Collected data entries
=== Begin Enclosure ===

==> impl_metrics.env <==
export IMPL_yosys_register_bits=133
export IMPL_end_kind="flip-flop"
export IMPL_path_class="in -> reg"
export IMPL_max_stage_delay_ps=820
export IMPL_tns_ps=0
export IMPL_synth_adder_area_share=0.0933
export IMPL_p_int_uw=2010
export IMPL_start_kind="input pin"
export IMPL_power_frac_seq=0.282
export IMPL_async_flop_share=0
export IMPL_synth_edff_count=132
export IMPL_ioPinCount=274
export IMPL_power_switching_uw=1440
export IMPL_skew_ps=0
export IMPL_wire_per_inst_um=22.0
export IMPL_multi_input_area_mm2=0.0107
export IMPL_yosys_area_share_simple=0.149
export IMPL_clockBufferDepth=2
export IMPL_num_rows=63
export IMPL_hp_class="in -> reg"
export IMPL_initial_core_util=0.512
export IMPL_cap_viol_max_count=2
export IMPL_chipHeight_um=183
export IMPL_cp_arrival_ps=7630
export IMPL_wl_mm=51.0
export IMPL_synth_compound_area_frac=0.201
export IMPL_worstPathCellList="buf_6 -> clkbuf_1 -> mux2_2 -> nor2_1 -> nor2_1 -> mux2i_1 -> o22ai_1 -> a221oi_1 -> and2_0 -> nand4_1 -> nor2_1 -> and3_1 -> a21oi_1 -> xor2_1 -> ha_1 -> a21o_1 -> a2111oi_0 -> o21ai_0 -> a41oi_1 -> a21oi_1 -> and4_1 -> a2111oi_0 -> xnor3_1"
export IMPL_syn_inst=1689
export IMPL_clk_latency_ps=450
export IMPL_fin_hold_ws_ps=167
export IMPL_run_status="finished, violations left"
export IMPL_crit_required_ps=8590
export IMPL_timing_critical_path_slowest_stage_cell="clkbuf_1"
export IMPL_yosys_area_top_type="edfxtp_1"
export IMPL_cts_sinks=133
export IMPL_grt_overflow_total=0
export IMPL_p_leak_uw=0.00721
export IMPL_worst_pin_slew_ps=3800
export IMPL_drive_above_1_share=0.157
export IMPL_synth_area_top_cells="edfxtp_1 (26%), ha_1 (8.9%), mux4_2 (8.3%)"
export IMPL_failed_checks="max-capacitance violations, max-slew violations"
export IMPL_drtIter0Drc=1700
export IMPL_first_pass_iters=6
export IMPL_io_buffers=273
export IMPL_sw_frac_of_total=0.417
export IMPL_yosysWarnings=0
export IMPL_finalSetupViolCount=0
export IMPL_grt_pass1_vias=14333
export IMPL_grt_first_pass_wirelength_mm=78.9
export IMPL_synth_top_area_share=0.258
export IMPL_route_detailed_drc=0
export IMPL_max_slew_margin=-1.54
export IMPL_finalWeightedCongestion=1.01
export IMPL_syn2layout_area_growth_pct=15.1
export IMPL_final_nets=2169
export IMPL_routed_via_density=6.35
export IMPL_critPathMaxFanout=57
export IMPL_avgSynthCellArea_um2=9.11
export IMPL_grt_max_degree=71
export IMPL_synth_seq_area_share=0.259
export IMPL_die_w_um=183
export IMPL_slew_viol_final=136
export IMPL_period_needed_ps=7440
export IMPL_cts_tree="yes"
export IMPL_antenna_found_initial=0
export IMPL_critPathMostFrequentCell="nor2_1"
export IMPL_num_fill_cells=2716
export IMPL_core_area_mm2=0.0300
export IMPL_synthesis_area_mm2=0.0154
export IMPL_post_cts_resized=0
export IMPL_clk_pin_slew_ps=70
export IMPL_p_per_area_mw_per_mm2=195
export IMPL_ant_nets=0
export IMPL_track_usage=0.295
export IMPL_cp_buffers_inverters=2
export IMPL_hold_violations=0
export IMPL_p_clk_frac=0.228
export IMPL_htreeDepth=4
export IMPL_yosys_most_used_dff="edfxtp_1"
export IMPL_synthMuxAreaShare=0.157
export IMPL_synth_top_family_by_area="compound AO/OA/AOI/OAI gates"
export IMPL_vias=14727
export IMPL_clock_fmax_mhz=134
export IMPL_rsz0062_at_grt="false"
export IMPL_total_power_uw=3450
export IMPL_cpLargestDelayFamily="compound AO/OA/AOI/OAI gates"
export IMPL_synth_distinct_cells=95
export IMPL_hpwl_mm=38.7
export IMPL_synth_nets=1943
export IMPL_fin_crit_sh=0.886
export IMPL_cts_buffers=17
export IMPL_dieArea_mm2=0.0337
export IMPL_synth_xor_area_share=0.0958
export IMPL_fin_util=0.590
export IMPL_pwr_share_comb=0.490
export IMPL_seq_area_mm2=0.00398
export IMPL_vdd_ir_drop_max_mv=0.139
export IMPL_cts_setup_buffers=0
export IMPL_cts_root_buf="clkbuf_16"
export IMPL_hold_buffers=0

=== End Enclosure ===

● **PROBLEM REQUIREMENTS**
Would you print, exactly as written, every line above from the one holding "export IMPL_yosys_register_bits=133" through the one holding "export IMPL_async_flop_share=0", with both included and no other lines?

● **TASK RESULT**
export IMPL_yosys_register_bits=133
export IMPL_end_kind="flip-flop"
export IMPL_path_class="in -> reg"
export IMPL_max_stage_delay_ps=820
export IMPL_tns_ps=0
export IMPL_synth_adder_area_share=0.0933
export IMPL_p_int_uw=2010
export IMPL_start_kind="input pin"
export IMPL_power_frac_seq=0.282
export IMPL_async_flop_share=0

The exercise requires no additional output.